=== Begin Enclosure ===

File: src/rtl/adc_seq_pkg.sv
package adc_seq_pkg;

  localparam int DATA_W  = 16;
  localparam int RED_MAX = 6;
  localparam int RED_W   = $clog2(RED_MAX + 1);
  localparam int IDX_W   = $clog2(DATA_W + 1);

  typedef enum logic [1:0] {
    ST_SLEEP,
    ST_CONV,
    ST_READY,
    ST_READ
  } seq_state_e;

  // conversion length shrinks by half per accepted reduction
  function automatic int unsigned conv_cycles(input int unsigned base,
                                              input logic [RED_W-1:0] red);
    return base >> red;
  endfunction

  // keep the top DATA_W-red bits (MSB aligned), steer off the reserved code
  function automatic logic [DATA_W-1:0] fmt_word(input logic [DATA_W-1:0] raw,
                                                 input logic [RED_W-1:0] red);
    logic [DATA_W-1:0] mask;
    logic [DATA_W-1:0] w;
    mask = {DATA_W{1'b1}} << red;
    w    = raw & mask;
    if (w == {1'b1, {(DATA_W-1){1'b0}}})
      w = w | (DATA_W'(1) << red);
    return w;
  endfunction

endpackage

File: src/rtl/adc_sclk_sync.sv
module adc_sclk_sync (
  input  logic clk,
  input  logic rst_n,
  input  logic sclk_i,
  output logic fall_o,
  output logic rise_o
);
  logic s1_q, s2_q, s3_q;

  always_ff @(posedge clk or negedge rst_n) begin
    if (!rst_n) begin
      s1_q <= 1'b1;
      s2_q <= 1'b1;
      s3_q <= 1'b1;
    end else begin
      s1_q <= sclk_i;
      s2_q <= s1_q;
      s3_q <= s2_q;
    end
  end

  assign fall_o = s3_q & ~s2_q;
  assign rise_o = ~s3_q & s2_q;
endmodule

File: src/rtl/adc_window_ctl.sv
module adc_window_ctl
  import adc_seq_pkg::*;
#(
  parameter int unsigned WIN_CYC  = 256,
  parameter int unsigned BASE_CYC = 4096
) (
  input  logic             clk,
  input  logic             rst_n,
  input  logic             start_i,
  input  logic             active_i,
  input  logic             fall_i,
  output logic             win_open_o,
  output logic             accept_o,
  output logic [RED_W-1:0] red_o,
  output logic             done_o
);
  localparam int unsigned SPAN = (BASE_CYC > WIN_CYC) ? BASE_CYC : WIN_CYC;
  localparam int CW = $clog2(SPAN + 2);

  logic [CW-1:0]    elapsed_q;
  logic [RED_W-1:0] red_q;

  assign win_open_o = active_i && (32'(elapsed_q) < WIN_CYC);
  assign accept_o   = win_open_o && fall_i && (red_q < RED_W'(RED_MAX));
  assign done_o     = active_i && !win_open_o &&
                      (32'(elapsed_q) >= conv_cycles(BASE_CYC, red_q));
  assign red_o      = red_q;

  always_ff @(posedge clk or negedge rst_n) begin
    if (!rst_n) begin
      elapsed_q <= '0;
      red_q     <= '0;
    end else if (start_i) begin
      elapsed_q <= '0;
      red_q     <= '0;
    end else begin
      if (active_i && !(&elapsed_q))
        elapsed_q <= elapsed_q + 1'b1;
      if (accept_o)
        red_q <= red_q + 1'b1;
    end
  end
endmodule

File: src/rtl/adc_seq_ctrl.sv
module adc_seq_ctrl
  import adc_seq_pkg::*;
#(
  parameter int unsigned WIN_CYC  = 256,
  parameter int unsigned BASE_CYC = 4096
) (
  input  logic              clk,
  input  logic              rst_n,
  input  logic              sclk_i,
  input  logic [1:0]        addr_i,
  input  logic [DATA_W-1:0] result_i,
  output logic              sdat_o,
  output logic [1:0]        chan_o
);
  seq_state_e        state_q;
  logic              fall_evt, rise_evt;
  logic              start_evt, active;
  logic              win_open, accept_evt, done_evt;
  logic [RED_W-1:0]  red;
  logic [DATA_W-1:0] word_q, word_sh;
  logic [IDX_W-1:0]  bit_idx_q, nbits;
  logic              sdat_q;

  adc_sclk_sync u_sync (
    .clk    (clk),
    .rst_n  (rst_n),
    .sclk_i (sclk_i),
    .fall_o (fall_evt),
    .rise_o (rise_evt)
  );

  assign start_evt = (state_q == ST_SLEEP) && fall_evt;
  assign active    = (state_q == ST_CONV);

  adc_window_ctl #(.WIN_CYC(WIN_CYC), .BASE_CYC(BASE_CYC)) u_win (
    .clk        (clk),
    .rst_n      (rst_n),
    .start_i    (start_evt),
    .active_i   (active),
    .fall_i     (fall_evt),
    .win_open_o (win_open),
    .accept_o   (accept_evt),
    .red_o      (red),
    .done_o     (done_evt)
  );

  assign nbits   = IDX_W'(DATA_W) - IDX_W'(red);
  assign word_sh = word_q << bit_idx_q;

  always_ff @(posedge clk or negedge rst_n) begin
    if (!rst_n) begin
      state_q   <= ST_SLEEP;
      sdat_q    <= 1'b1;
      chan_o    <= '0;
      word_q    <= '0;
      bit_idx_q <= '0;
    end else begin
      unique case (state_q)
        ST_SLEEP: begin
          sdat_q <= 1'b1;
          if (fall_evt) begin
            chan_o  <= addr_i;
            state_q <= ST_CONV;
          end
        end
        ST_CONV: begin
          if (done_evt) begin
            word_q  <= fmt_word(result_i, red);
            sdat_q  <= 1'b1;
            state_q <= ST_READY;
          end else if (accept_evt) begin
            sdat_q <= 1'b1;
          end else if (rise_evt || !win_open) begin
            sdat_q <= 1'b0;
          end
        end
        ST_READY: begin
          sdat_q <= 1'b1;
          if (fall_evt) begin
            sdat_q    <= word_q[DATA_W-1];
            bit_idx_q <= IDX_W'(1);
            state_q   <= ST_READ;
          end
        end
        ST_READ: begin
          if (fall_evt && bit_idx_q < nbits) begin
            sdat_q    <= word_sh[DATA_W-1];
            bit_idx_q <= bit_idx_q + 1'b1;
          end else if (rise_evt && bit_idx_q == nbits) begin
            sdat_q  <= 1'b1;
            state_q <= ST_SLEEP;
          end
        end
        default: state_q <= ST_SLEEP;
      endcase
    end
  end

  assign sdat_o = sdat_q;
endmodule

=== End Enclosure ===

What is needed: Could you restate every record above word for word?

Response box:
File: src/rtl/adc_seq_pkg.sv
package adc_seq_pkg;

  localparam int DATA_W  = 16;
  localparam int RED_MAX = 6;
  localparam int RED_W   = $clog2(RED_MAX + 1);
  localparam int IDX_W   = $clog2(DATA_W + 1);

  typedef enum logic [1:0] {
    ST_SLEEP,
    ST_CONV,
    ST_READY,
    ST_READ
  } seq_state_e;

  // conversion length shrinks by half per accepted reduction
  function automatic int unsigned conv_cycles(input int unsigned base,
                                              input logic [RED_W-1:0] red);
    return base >> red;
  endfunction

  // keep the top DATA_W-red bits (MSB aligned), steer off the reserved code
  function automatic logic [DATA_W-1:0] fmt_word(input logic [DATA_W-1:0] raw,
                                                 input logic [RED_W-1:0] red);
    logic [DATA_W-1:0] mask;
    logic [DATA_W-1:0] w;
    mask = {DATA_W{1'b1}} << red;
    w    = raw & mask;
    if (w == {1'b1, {(DATA_W-1){1'b0}}})
      w = w | (DATA_W'(1) << red);
    return w;
  endfunction

endpackage

File: src/rtl/adc_sclk_sync.sv
module adc_sclk_sync (
  input  logic clk,
  input  logic rst_n,
  input  logic sclk_i,
  output logic fall_o,
  output logic rise_o
);
  logic s1_q, s2_q, s3_q;

  always_ff @(posedge clk or negedge rst_n) begin
    if (!rst_n) begin
      s1_q <= 1'b1;
      s2_q <= 1'b1;
      s3_q <= 1'b1;
    end else begin
      s1_q <= sclk_i;
      s2_q <= s1_q;
      s3_q <= s2_q;
    end
  end

  assign fall_o = s3_q & ~s2_q;
  assign rise_o = ~s3_q & s2_q;
endmodule

File: src/rtl/adc_window_ctl.sv
module adc_window_ctl
  import adc_seq_pkg::*;
#(
  parameter int unsigned WIN_CYC  = 256,
  parameter int unsigned BASE_CYC = 4096
) (
  input  logic             clk,
  input  logic             rst_n,
  input  logic             start_i,
  input  logic             active_i,
  input  logic             fall_i,
  output logic             win_open_o,
  output logic             accept_o,
  output logic [RED_W-1:0] red_o,
  output logic             done_o
);
  localparam int unsigned SPAN = (BASE_CYC > WIN_CYC) ? BASE_CYC : WIN_CYC;
  localparam int CW = $clog2(SPAN + 2);

  logic [CW-1:0]    elapsed_q;
  logic [RED_W-1:0] red_q;

  assign win_open_o = active_i && (32'(elapsed_q) < WIN_CYC);
  assign accept_o   = win_open_o && fall_i && (red_q < RED_W'(RED_MAX));
  assign done_o     = active_i && !win_open_o &&
                      (32'(elapsed_q) >= conv_cycles(BASE_CYC, red_q));
  assign red_o      = red_q;

  always_ff @(posedge clk or negedge rst_n) begin
    if (!rst_n) begin
      elapsed_q <= '0;
      red_q     <= '0;
    end else if (start_i) begin
      elapsed_q <= '0;
      red_q     <= '0;
    end else begin
      if (active_i && !(&elapsed_q))
        elapsed_q <= elapsed_q + 1'b1;
      if (accept_o)
        red_q <= red_q + 1'b1;
    end
  end
endmodule

File: src/rtl/adc_seq_ctrl.sv
module adc_seq_ctrl
  import adc_seq_pkg::*;
#(
  parameter int unsigned WIN_CYC  = 256,
  parameter int unsigned BASE_CYC = 4096
) (
  input  logic              clk,
  input  logic              rst_n,
  input  logic              sclk_i,
  input  logic [1:0]        addr_i,
  input  logic [DATA_W-1:0] result_i,
  output logic              sdat_o,
  output logic [1:0]        chan_o
);
  seq_state_e        state_q;
  logic              fall_evt, rise_evt;
  logic              start_evt, active;
  logic              win_open, accept_evt, done_evt;
  logic [RED_W-1:0]  red;
  logic [DATA_W-1:0] word_q, word_sh;
  logic [IDX_W-1:0]  bit_idx_q, nbits;
  logic              sdat_q;

  adc_sclk_sync u_sync (
    .clk    (clk),
    .rst_n  (rst_n),
    .sclk_i (sclk_i),
    .fall_o (fall_evt),
    .rise_o (rise_evt)
  );

  assign start_evt = (state_q == ST_SLEEP) && fall_evt;
  assign active    = (state_q == ST_CONV);

  adc_window_ctl #(.WIN_CYC(WIN_CYC), .BASE_CYC(BASE_CYC)) u_win (
    .clk        (clk),
    .rst_n      (rst_n),
    .start_i    (start_evt),
    .active_i   (active),
    .fall_i     (fall_evt),
    .win_open_o (win_open),
    .accept_o   (accept_evt),
    .red_o      (red),
    .done_o     (done_evt)
  );

  assign nbits   = IDX_W'(DATA_W) - IDX_W'(red);
  assign word_sh = word_q << bit_idx_q;

  always_ff @(posedge clk or negedge rst_n) begin
    if (!rst_n) begin
      state_q   <= ST_SLEEP;
      sdat_q    <= 1'b1;
      chan_o    <= '0;
      word_q    <= '0;
      bit_idx_q <= '0;
    end else begin
      unique case (state_q)
        ST_SLEEP: begin
          sdat_q <= 1'b1;
          if (fall_evt) begin
            chan_o  <= addr_i;
            state_q <= ST_CONV;
          end
        end
        ST_CONV: begin
          if (done_evt) begin
            word_q  <= fmt_word(result_i, red);
            sdat_q  <= 1'b1;
            state_q <= ST_READY;
          end else if (accept_evt) begin
            sdat_q <= 1'b1;
          end else if (rise_evt || !win_open) begin
            sdat_q <= 1'b0;
          end
        end
        ST_READY: begin
          sdat_q <= 1'b1;
          if (fall_evt) begin
            sdat_q    <= word_q[DATA_W-1];
            bit_idx_q <= IDX_W'(1);
            state_q   <= ST_READ;
          end
        end
        ST_READ: begin
          if (fall_evt && bit_idx_q < nbits) begin
            sdat_q    <= word_sh[DATA_W-1];
            bit_idx_q <= bit_idx_q + 1'b1;
          end else if (rise_evt && bit_idx_q == nbits) begin
            sdat_q  <= 1'b1;
            state_q <= ST_SLEEP;
          end
        end
        default: state_q <= ST_SLEEP;
      endcase
    end
  end

  assign sdat_o = sdat_q;
endmodule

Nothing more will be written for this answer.